Below are the records; copy each line in them that holds the word "simple".

**Material for this exercise**
-.-.-
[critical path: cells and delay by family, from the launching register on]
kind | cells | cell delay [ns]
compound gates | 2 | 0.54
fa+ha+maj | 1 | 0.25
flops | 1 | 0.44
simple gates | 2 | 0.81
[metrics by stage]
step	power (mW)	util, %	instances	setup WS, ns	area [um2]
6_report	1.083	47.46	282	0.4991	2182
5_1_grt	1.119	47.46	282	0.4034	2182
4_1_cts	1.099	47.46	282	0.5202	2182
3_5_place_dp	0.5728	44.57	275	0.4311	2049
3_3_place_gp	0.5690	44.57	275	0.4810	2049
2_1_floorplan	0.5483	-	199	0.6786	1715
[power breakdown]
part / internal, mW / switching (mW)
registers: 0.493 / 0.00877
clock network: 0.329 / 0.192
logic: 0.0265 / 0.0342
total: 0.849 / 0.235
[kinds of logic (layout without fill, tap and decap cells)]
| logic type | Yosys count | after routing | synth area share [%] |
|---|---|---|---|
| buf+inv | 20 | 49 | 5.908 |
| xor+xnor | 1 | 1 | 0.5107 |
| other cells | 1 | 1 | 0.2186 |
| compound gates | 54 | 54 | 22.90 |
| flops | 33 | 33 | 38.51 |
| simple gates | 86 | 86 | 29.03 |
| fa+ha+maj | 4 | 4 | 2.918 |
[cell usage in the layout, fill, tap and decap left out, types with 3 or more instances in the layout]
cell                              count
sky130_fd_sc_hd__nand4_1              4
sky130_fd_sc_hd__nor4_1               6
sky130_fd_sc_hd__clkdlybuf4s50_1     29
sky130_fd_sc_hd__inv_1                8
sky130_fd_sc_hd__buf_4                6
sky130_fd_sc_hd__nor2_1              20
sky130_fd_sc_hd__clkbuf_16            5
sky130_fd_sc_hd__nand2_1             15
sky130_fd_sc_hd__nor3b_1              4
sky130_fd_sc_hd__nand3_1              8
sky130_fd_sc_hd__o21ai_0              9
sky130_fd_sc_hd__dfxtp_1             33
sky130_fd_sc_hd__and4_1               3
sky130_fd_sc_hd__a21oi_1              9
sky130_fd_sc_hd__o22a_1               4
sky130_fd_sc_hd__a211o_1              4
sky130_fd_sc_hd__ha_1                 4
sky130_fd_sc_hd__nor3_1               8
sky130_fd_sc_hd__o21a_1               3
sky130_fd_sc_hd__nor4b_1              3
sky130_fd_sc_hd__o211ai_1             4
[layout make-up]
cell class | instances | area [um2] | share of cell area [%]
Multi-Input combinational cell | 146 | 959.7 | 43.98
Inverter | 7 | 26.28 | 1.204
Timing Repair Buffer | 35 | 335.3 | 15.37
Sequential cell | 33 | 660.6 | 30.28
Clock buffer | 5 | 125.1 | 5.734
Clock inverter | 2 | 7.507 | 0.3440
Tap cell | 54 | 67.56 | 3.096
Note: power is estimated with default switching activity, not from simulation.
-.-.-
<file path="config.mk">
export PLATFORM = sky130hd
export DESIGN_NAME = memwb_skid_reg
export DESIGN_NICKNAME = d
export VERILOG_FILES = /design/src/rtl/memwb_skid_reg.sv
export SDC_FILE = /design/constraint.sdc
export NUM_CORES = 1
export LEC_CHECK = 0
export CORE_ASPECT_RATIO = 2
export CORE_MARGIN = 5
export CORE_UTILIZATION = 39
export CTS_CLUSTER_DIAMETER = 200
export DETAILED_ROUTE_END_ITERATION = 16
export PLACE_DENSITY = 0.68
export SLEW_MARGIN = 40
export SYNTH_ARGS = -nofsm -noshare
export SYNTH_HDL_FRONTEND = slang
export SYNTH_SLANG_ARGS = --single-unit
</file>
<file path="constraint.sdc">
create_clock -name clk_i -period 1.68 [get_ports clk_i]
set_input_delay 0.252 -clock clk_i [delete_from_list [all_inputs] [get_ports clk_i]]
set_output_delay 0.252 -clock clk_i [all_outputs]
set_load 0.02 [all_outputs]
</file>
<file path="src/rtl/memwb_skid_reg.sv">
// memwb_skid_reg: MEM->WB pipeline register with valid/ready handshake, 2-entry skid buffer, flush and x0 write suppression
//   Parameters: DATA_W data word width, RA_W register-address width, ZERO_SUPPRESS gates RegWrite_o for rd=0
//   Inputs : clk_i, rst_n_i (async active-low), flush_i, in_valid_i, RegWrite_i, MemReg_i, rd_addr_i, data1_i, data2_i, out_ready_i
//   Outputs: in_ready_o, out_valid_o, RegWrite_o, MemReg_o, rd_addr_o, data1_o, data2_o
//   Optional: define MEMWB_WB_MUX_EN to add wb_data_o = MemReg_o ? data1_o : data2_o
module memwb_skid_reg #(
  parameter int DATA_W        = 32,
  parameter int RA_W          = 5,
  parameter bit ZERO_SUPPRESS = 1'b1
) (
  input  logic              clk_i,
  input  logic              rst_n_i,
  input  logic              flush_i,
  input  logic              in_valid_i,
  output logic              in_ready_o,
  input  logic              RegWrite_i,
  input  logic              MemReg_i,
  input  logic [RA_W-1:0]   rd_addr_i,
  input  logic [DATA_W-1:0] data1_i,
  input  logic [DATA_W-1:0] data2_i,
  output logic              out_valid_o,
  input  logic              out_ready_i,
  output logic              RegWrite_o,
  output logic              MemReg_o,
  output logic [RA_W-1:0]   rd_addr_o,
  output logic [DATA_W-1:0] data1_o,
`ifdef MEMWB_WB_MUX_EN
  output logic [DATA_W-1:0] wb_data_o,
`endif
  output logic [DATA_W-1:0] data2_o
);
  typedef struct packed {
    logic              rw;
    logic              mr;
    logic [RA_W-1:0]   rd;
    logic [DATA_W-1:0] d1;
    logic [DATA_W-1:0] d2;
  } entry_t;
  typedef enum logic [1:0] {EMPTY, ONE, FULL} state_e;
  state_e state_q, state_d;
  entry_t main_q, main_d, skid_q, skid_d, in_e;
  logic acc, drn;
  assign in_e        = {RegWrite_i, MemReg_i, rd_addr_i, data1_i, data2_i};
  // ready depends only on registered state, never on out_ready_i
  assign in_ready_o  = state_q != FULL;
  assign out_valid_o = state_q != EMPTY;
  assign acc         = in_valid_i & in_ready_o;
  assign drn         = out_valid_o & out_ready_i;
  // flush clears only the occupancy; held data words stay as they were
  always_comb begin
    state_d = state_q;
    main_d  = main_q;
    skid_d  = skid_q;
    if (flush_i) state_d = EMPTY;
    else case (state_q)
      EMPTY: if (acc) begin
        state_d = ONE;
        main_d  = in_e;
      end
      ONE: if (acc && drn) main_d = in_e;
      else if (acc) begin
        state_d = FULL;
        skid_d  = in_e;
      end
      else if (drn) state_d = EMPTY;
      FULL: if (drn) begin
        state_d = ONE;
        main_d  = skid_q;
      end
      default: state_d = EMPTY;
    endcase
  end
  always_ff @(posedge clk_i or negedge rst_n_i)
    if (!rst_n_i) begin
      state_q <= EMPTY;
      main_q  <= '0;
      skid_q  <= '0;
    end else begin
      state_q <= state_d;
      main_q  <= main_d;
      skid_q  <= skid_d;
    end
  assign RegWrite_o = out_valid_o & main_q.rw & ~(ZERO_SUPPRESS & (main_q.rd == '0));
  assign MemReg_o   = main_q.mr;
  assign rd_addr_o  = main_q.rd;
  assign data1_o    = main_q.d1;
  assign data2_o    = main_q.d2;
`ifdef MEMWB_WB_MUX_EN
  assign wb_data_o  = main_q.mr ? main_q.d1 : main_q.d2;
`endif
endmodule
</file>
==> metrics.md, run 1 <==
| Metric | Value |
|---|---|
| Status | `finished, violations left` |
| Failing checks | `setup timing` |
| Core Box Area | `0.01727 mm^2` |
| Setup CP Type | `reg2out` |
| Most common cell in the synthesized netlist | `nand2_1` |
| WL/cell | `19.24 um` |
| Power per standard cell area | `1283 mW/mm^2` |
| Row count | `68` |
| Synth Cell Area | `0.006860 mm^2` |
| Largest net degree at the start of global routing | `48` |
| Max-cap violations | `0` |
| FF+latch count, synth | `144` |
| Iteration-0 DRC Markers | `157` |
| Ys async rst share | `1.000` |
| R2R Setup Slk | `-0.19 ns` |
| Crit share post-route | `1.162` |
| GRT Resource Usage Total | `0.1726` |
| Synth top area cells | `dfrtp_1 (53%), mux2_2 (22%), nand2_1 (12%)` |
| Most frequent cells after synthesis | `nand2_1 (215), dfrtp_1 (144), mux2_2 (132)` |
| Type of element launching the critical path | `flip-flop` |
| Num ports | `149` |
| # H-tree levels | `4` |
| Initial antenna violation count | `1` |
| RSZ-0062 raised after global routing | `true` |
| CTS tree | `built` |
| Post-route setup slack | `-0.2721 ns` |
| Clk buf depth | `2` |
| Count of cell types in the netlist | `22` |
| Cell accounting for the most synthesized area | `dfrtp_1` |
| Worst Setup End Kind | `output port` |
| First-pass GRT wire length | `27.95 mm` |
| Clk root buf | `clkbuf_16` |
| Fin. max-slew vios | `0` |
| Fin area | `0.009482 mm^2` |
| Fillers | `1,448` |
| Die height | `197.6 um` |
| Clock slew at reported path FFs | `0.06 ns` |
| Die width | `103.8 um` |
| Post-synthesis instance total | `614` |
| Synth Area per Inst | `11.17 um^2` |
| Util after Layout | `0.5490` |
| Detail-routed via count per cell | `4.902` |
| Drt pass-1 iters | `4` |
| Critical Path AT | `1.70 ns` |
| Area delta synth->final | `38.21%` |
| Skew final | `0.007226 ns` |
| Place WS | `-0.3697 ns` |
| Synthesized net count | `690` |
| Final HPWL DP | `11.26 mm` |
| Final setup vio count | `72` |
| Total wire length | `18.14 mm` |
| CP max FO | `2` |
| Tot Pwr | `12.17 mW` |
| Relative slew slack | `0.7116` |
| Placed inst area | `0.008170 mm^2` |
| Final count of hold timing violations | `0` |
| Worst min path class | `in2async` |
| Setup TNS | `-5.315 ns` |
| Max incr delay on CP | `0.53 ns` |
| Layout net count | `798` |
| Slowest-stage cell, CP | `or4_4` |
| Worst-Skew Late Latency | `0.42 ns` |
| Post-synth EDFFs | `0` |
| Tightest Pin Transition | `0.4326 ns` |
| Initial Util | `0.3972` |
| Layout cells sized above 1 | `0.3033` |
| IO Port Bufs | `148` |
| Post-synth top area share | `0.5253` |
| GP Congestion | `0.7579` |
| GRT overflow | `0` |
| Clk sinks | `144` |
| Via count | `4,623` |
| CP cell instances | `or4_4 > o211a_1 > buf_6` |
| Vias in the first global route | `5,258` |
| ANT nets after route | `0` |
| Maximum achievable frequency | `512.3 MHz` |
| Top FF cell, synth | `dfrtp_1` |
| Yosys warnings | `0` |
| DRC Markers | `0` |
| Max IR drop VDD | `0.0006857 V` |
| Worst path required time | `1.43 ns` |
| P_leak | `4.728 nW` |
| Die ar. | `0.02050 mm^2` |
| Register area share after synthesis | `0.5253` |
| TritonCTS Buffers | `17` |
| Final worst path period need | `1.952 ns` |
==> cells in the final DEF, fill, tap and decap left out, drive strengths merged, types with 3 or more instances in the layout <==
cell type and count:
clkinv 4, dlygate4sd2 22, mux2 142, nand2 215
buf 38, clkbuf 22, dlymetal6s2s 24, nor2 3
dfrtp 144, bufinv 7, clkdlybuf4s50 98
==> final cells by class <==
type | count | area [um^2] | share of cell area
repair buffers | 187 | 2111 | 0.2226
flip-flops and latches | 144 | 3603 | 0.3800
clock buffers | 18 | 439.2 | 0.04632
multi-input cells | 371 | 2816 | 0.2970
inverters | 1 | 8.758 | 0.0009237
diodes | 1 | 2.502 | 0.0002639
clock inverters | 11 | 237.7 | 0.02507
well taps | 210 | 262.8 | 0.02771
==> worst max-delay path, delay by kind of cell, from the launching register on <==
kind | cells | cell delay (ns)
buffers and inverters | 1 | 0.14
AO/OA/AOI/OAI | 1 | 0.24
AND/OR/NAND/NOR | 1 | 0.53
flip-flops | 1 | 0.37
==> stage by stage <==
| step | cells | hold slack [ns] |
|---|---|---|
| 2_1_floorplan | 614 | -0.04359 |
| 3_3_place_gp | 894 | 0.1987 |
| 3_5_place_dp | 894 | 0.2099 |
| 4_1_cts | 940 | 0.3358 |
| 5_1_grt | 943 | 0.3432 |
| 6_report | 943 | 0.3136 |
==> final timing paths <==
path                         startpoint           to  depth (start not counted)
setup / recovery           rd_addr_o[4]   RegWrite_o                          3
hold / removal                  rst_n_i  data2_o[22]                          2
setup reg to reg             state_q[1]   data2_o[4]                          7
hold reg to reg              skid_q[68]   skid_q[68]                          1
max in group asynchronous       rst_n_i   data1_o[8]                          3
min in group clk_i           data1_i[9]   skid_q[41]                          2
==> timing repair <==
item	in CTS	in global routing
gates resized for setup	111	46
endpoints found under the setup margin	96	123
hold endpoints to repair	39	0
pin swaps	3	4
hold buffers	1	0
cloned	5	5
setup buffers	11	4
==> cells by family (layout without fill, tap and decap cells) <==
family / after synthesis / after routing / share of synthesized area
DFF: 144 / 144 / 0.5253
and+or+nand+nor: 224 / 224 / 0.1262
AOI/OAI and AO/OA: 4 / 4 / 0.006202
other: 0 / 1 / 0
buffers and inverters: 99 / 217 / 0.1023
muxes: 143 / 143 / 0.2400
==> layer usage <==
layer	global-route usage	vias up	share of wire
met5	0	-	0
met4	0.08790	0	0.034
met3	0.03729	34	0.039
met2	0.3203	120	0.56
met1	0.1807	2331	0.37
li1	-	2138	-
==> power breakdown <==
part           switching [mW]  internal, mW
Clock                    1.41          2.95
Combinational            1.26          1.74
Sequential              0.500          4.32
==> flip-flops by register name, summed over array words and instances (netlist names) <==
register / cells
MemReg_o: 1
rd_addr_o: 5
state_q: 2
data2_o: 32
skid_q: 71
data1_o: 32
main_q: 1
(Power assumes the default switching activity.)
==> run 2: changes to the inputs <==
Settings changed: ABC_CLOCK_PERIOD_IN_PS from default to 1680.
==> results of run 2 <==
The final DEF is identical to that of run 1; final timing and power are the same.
-.-.-
**Response to the task**
simple gates | 2 | 0.81
| simple gates | 86 | 86 | 29.03 |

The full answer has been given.